◆ TASK DETAILS ◆
Would you reproduce, word for word, only the lines from the one with "or4_1 570, o2111a_1 170" to the end of the listing below?

***** EXCERPTED DATA

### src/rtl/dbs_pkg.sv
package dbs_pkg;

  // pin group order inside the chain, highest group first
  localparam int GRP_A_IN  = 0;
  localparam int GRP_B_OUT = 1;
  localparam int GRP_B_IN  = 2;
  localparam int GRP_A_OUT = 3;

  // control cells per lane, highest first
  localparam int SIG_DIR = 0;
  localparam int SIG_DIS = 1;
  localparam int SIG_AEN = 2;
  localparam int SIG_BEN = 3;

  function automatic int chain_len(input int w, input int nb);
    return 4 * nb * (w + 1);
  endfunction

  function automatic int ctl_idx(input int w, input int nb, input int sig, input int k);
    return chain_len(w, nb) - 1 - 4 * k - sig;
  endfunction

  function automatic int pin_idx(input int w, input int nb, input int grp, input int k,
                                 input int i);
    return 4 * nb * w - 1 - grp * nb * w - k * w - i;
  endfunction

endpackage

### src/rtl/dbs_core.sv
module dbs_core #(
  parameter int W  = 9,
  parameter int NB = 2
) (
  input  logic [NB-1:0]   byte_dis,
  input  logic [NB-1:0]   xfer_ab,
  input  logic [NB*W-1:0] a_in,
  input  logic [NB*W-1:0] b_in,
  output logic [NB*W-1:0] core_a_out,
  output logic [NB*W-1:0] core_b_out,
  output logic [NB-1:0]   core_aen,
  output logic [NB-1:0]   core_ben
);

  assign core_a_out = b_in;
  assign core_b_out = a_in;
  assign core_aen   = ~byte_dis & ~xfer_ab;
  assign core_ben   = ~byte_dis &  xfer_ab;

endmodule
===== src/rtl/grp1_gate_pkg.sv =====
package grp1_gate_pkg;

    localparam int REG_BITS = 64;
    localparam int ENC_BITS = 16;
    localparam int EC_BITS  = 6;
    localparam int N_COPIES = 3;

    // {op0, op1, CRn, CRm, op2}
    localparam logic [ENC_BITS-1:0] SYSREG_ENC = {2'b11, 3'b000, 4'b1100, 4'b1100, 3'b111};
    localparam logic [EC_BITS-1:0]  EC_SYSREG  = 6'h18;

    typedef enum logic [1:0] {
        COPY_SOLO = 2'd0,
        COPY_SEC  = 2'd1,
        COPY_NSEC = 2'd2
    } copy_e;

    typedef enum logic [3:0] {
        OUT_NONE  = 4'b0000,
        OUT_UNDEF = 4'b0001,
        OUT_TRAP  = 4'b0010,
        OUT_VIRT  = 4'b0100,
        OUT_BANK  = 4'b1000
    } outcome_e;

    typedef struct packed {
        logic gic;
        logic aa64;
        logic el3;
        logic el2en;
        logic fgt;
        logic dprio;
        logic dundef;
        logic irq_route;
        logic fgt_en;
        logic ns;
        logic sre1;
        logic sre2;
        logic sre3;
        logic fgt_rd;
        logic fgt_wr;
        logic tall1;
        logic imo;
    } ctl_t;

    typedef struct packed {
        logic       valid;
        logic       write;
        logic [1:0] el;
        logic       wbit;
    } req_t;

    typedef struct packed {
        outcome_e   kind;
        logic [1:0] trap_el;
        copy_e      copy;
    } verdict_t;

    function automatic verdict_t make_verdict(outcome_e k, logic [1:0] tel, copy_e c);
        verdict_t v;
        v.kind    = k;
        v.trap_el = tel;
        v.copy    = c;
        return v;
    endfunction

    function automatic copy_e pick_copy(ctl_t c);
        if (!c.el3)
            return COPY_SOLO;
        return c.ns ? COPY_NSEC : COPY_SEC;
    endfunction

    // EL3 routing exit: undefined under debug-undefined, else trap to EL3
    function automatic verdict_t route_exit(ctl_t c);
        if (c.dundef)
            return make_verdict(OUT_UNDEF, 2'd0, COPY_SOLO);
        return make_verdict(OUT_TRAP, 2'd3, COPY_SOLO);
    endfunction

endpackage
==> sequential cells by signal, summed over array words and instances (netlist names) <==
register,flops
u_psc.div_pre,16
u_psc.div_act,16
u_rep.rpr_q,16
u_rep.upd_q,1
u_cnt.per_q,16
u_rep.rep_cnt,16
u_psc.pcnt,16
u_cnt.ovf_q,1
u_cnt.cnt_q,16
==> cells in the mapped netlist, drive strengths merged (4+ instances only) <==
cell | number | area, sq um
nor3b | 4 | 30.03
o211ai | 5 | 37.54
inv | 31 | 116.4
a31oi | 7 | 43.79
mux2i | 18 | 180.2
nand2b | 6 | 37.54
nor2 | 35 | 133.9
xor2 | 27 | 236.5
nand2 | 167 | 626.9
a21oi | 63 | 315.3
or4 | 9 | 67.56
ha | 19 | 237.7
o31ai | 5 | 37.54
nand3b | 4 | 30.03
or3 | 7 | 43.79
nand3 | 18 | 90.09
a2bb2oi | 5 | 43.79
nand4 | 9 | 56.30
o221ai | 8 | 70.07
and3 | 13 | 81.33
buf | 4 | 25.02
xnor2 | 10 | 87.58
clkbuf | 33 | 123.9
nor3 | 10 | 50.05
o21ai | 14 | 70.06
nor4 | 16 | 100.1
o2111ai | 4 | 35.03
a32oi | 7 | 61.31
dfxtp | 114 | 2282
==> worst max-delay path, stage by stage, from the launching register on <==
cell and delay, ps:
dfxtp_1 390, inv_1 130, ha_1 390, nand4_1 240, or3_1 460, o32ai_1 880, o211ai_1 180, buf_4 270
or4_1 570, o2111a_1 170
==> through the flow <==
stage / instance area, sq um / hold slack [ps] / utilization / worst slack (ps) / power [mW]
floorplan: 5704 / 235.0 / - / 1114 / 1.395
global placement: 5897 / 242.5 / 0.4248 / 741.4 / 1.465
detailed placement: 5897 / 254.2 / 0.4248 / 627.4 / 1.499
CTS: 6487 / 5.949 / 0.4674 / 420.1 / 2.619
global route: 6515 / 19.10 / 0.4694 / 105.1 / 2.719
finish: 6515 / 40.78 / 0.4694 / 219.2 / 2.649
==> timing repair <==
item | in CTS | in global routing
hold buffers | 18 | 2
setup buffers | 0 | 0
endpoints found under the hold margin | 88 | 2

**********

◆ TASK RESULT ◆
or4_1 570, o2111a_1 170
==> through the flow <==
stage / instance area, sq um / hold slack [ps] / utilization / worst slack (ps) / power [mW]
floorplan: 5704 / 235.0 / - / 1114 / 1.395
global placement: 5897 / 242.5 / 0.4248 / 741.4 / 1.465
detailed placement: 5897 / 254.2 / 0.4248 / 627.4 / 1.499
CTS: 6487 / 5.949 / 0.4674 / 420.1 / 2.619
global route: 6515 / 19.10 / 0.4694 / 105.1 / 2.719
finish: 6515 / 40.78 / 0.4694 / 219.2 / 2.649
==> timing repair <==
item | in CTS | in global routing
hold buffers | 18 | 2
setup buffers | 0 | 0
endpoints found under the hold margin | 88 | 2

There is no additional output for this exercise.